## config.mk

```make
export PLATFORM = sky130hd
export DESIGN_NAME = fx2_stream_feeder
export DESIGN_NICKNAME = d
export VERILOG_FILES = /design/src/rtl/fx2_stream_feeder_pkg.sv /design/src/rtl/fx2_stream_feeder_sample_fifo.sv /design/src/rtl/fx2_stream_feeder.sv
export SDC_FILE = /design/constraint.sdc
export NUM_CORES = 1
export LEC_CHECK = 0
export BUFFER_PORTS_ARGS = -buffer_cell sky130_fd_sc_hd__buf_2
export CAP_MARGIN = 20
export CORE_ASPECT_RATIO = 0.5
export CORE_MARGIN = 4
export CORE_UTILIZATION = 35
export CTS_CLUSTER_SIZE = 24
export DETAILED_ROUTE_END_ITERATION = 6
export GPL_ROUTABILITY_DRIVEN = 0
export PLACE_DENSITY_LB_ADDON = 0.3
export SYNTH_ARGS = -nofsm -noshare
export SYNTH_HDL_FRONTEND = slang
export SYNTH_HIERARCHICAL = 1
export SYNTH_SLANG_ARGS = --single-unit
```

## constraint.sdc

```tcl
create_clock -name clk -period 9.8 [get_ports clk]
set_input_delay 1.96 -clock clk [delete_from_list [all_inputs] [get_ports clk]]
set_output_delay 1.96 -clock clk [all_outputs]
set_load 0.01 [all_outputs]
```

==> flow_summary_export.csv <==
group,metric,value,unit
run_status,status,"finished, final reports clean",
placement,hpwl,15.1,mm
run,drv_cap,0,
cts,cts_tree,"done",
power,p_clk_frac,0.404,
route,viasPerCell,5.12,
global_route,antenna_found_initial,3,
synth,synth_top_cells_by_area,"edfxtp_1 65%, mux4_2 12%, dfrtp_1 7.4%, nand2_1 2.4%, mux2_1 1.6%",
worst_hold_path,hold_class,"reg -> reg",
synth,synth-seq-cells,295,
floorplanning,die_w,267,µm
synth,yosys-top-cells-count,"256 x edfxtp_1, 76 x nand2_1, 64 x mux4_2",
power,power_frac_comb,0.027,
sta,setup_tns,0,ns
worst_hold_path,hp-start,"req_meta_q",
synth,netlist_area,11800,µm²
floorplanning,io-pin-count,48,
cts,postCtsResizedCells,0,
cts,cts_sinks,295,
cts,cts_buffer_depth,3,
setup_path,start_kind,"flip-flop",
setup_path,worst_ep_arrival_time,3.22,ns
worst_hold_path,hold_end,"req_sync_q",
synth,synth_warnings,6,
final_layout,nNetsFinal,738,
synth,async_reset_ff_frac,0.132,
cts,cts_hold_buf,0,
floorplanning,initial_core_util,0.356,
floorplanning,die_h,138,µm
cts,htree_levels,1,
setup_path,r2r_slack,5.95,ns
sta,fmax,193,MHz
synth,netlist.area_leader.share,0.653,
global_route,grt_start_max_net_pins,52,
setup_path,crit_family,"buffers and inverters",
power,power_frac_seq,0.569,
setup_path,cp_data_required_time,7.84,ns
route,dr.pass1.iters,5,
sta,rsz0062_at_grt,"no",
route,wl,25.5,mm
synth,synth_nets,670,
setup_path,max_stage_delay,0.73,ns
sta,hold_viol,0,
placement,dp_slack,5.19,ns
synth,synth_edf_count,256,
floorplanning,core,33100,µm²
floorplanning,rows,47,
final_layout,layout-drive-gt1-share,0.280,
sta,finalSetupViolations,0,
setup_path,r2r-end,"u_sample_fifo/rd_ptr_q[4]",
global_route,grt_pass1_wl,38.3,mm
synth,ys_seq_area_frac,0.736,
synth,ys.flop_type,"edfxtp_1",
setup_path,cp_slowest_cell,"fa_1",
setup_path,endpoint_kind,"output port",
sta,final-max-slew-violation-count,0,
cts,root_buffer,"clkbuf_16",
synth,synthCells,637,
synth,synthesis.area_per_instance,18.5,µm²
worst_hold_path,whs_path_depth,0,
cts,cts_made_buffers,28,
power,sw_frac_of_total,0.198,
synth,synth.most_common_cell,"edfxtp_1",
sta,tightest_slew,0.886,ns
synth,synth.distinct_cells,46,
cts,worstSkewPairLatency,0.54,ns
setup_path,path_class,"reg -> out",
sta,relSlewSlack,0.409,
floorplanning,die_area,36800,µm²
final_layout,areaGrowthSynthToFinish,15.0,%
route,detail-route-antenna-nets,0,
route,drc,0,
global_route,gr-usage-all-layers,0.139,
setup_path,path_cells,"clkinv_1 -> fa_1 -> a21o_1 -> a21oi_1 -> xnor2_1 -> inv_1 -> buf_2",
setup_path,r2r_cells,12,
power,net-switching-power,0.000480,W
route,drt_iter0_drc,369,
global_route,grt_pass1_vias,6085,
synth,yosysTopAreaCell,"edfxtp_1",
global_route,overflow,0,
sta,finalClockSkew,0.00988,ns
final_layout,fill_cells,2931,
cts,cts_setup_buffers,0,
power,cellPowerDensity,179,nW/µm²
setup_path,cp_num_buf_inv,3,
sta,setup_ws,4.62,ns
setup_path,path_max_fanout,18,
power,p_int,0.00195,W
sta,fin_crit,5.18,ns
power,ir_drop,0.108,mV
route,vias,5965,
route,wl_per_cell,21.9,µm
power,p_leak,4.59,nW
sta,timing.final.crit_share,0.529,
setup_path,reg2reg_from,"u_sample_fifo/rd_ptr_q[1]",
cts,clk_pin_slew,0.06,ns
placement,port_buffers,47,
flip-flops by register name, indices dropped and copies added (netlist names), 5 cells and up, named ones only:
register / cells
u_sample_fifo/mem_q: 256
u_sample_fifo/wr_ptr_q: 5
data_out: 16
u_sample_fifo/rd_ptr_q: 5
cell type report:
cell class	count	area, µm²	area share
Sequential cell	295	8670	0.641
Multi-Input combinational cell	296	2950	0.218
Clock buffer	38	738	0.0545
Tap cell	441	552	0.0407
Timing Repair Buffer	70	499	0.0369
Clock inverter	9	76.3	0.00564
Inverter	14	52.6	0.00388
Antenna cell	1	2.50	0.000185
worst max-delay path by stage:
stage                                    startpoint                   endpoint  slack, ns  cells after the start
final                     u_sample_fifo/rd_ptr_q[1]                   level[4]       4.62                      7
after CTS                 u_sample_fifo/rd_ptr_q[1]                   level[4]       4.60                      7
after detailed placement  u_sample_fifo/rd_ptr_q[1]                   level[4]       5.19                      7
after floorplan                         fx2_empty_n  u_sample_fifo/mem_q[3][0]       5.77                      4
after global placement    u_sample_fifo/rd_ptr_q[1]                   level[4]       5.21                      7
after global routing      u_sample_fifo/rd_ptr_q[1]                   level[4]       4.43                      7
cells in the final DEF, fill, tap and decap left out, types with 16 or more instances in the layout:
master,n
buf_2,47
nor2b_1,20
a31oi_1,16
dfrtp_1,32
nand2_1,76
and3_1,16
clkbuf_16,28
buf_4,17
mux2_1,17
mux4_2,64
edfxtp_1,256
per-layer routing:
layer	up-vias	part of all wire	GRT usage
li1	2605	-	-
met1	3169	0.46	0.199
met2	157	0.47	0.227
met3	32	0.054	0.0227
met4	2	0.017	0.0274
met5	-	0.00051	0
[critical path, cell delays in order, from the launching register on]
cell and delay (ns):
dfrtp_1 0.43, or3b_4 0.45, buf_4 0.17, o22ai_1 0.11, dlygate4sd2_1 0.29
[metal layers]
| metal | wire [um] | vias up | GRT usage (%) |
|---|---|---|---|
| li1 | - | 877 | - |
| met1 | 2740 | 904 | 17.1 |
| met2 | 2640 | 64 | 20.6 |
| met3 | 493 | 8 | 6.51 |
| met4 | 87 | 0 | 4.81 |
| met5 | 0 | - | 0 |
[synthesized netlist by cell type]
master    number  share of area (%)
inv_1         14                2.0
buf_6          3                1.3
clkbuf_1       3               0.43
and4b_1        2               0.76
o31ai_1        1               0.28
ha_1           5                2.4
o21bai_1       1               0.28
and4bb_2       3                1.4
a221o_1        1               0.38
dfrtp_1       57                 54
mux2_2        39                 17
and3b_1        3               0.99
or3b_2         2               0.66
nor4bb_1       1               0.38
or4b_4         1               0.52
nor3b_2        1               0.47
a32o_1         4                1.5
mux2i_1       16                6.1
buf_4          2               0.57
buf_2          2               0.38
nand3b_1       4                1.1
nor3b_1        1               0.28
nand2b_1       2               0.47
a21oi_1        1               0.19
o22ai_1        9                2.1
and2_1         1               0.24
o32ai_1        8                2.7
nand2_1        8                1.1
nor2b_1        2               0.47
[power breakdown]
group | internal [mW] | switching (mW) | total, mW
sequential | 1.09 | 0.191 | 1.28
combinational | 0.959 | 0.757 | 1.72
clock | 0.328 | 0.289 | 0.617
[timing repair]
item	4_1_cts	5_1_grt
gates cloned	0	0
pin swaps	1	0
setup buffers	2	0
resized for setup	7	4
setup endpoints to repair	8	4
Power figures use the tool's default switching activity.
`src/rtl/dport_arbiter.sv`:
```
// Two-requester round-robin arbiter for the shared debug-port channel.
// Holds the grant from request through response and guards the channel with a watchdog.
module dport_arbiter #(
    parameter int unsigned RISCV_ARCH = 64,
    parameter int unsigned TYPE_W     = 5,
    parameter int unsigned TIMEOUT    = 4096,
    parameter int unsigned CNT_W      = 16
) (
    input  logic                  i_clk,
    input  logic                  i_rst,
    input  logic                  i_m0_req_valid,
    input  logic [TYPE_W-1:0]     i_m0_type,
    input  logic [RISCV_ARCH-1:0] i_m0_addr,
    input  logic [RISCV_ARCH-1:0] i_m0_wdata,
    input  logic [2:0]            i_m0_size,
    output logic                  o_m0_req_ready,
    input  logic                  i_m0_resp_ready,
    output logic                  o_m0_resp_valid,
    output logic                  o_m0_resp_error,
    output logic [RISCV_ARCH-1:0] o_m0_rdata,
    input  logic                  i_m1_req_valid,
    input  logic [TYPE_W-1:0]     i_m1_type,
    input  logic [RISCV_ARCH-1:0] i_m1_addr,
    input  logic [RISCV_ARCH-1:0] i_m1_wdata,
    input  logic [2:0]            i_m1_size,
    output logic                  o_m1_req_ready,
    input  logic                  i_m1_resp_ready,
    output logic                  o_m1_resp_valid,
    output logic                  o_m1_resp_error,
    output logic [RISCV_ARCH-1:0] o_m1_rdata,
    output logic                  o_dport_req_valid,
    output logic [TYPE_W-1:0]     o_dport_type,
    output logic [RISCV_ARCH-1:0] o_dport_addr,
    output logic [RISCV_ARCH-1:0] o_dport_wdata,
    output logic [2:0]            o_dport_size,
    input  logic                  i_dport_req_ready,
    input  logic                  i_dport_resp_valid,
    input  logic                  i_dport_resp_error,
    input  logic [RISCV_ARCH-1:0] i_dport_rdata,
    output logic                  o_dport_resp_ready,
    output logic                  o_owner,
    output logic                  o_busy,
    output logic                  o_timeout
);

    typedef enum logic [2:0] {IDLE, REQ, RESP, TOUT_RESP, DRAIN} state_t;

    localparam logic [CNT_W-1:0] LIMIT = CNT_W'((TIMEOUT == 0) ? 0 : TIMEOUT - 1);

    state_t                  state, state_next;
    logic                    ptr, ptr_next;
    logic                    owner, owner_next;
    logic                    drain, drain_next;
    logic [CNT_W-1:0]        cnt, cnt_next, cnt_inc;
    logic [TYPE_W-1:0]       lat_type;
    logic [RISCV_ARCH-1:0]   lat_addr, lat_wdata;
    logic [2:0]              lat_size;
    logic                    any_req, winner, owner_resp_ready, resp_hs, at_limit, load;
    logic                    resp_valid, resp_error;
    logic [RISCV_ARCH-1:0]   resp_data;

    assign any_req          = i_m0_req_valid | i_m1_req_valid;
    assign winner           = (i_m0_req_valid & i_m1_req_valid) ? ptr : i_m1_req_valid;
    assign owner_resp_ready = owner ? i_m1_resp_ready : i_m0_resp_ready;
    assign resp_hs          = i_dport_resp_valid & owner_resp_ready;
    assign at_limit         = (TIMEOUT != 0) && (cnt == LIMIT);
    assign load             = (state == IDLE) && any_req;
    // Saturating; inert when the watchdog is disabled.
    assign cnt_inc          = ((TIMEOUT != 0) && (cnt != '1)) ? cnt + CNT_W'(1) : cnt;

    always_ff @(posedge i_clk) begin
        if (i_rst) begin
            state     <= IDLE;
            ptr       <= 1'b0;
            owner     <= 1'b0;
            drain     <= 1'b0;
            cnt       <= '0;
            lat_type  <= '0;
            lat_addr  <= '0;
            lat_wdata <= '0;
            lat_size  <= '0;
        end else begin
            state <= state_next;
            ptr   <= ptr_next;
            owner <= owner_next;
            drain <= drain_next;
            cnt   <= cnt_next;
            if (load) begin
                lat_type  <= winner ? i_m1_type  : i_m0_type;
                lat_addr  <= winner ? i_m1_addr  : i_m0_addr;
                lat_wdata <= winner ? i_m1_wdata : i_m0_wdata;
                lat_size  <= winner ? i_m1_size  : i_m0_size;
            end
        end
    end

    always_comb begin
        state_next = state;
        ptr_next   = ptr;
        owner_next = owner;
        drain_next = drain;
        cnt_next   = cnt;
        unique case (state)
            IDLE: begin
                if (any_req) begin
                    owner_next = winner;
                    cnt_next   = '0;
                    state_next = REQ;
                end
            end
            REQ: begin
                cnt_next = cnt_inc;
                if (i_dport_req_ready) begin
                    state_next = RESP;
                end else if (at_limit) begin
                    drain_next = 1'b0;
                    state_next = TOUT_RESP;
                end
            end
            RESP: begin
                cnt_next = cnt_inc;
                if (resp_hs) begin
                    ptr_next   = ~owner;
                    state_next = IDLE;
                end else if (at_limit) begin
                    drain_next = 1'b1;
                    state_next = TOUT_RESP;
                end
            end
            TOUT_RESP: begin
                if (drain && i_dport_resp_valid) drain_next = 1'b0;
                if (owner_resp_ready) begin
                    ptr_next   = ~owner;
                    state_next = drain_next ? DRAIN : IDLE;
                end
            end
            DRAIN: begin
                if (i_dport_resp_valid) begin
                    drain_next = 1'b0;
                    state_next = IDLE;
                end
            end
            default: state_next = IDLE;
        endcase
    end

    always_comb begin
        o_m0_req_ready     = 1'b0;
        o_m1_req_ready     = 1'b0;
        o_dport_req_valid  = 1'b0;
        o_dport_resp_ready = 1'b0;
        o_timeout          = 1'b0;
        resp_valid         = 1'b0;
        resp_error         = 1'b0;
        resp_data          = '0;
        if (!i_rst) begin
            unique case (state)
                IDLE: begin
                    o_m0_req_ready = any_req & ~winner;
                    o_m1_req_ready = any_req & winner;
                end
                REQ: begin
                    o_dport_req_valid = 1'b1;
                    o_timeout         = at_limit & ~i_dport_req_ready;
                end
                RESP: begin
                    resp_valid         = i_dport_resp_valid;
                    resp_error         = i_dport_resp_error;
                    resp_data          = i_dport_rdata;
                    o_dport_resp_ready = owner_resp_ready;
                    o_timeout          = at_limit & ~resp_hs;
                end
                TOUT_RESP: begin
                    resp_valid         = 1'b1;
                    resp_error         = 1'b1;
                    resp_data          = '1;
                    o_dport_resp_ready = drain;
                end
                DRAIN: o_dport_resp_ready = 1'b1;
                default: ;
            endcase
        end
        o_m0_resp_valid = resp_valid & ~owner;
        o_m0_resp_error = resp_error & ~owner;
        o_m0_rdata      = owner ? '0 : resp_data;
        o_m1_resp_valid = resp_valid & owner;
        o_m1_resp_error = resp_error & owner;
        o_m1_rdata      = owner ? resp_data : '0;
        o_dport_type    = i_rst ? '0 : lat_type;
        o_dport_addr    = i_rst ? '0 : lat_addr;
        o_dport_wdata   = i_rst ? '0 : lat_wdata;
        o_dport_size    = i_rst ? '0 : lat_size;
        o_owner         = ~i_rst & owner;
        o_busy          = ~i_rst & (state != IDLE);
    end

endmodule

```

====

Across the listing, how many lines contain "group"? State the number and nothing else.

__Result of this exercise__
2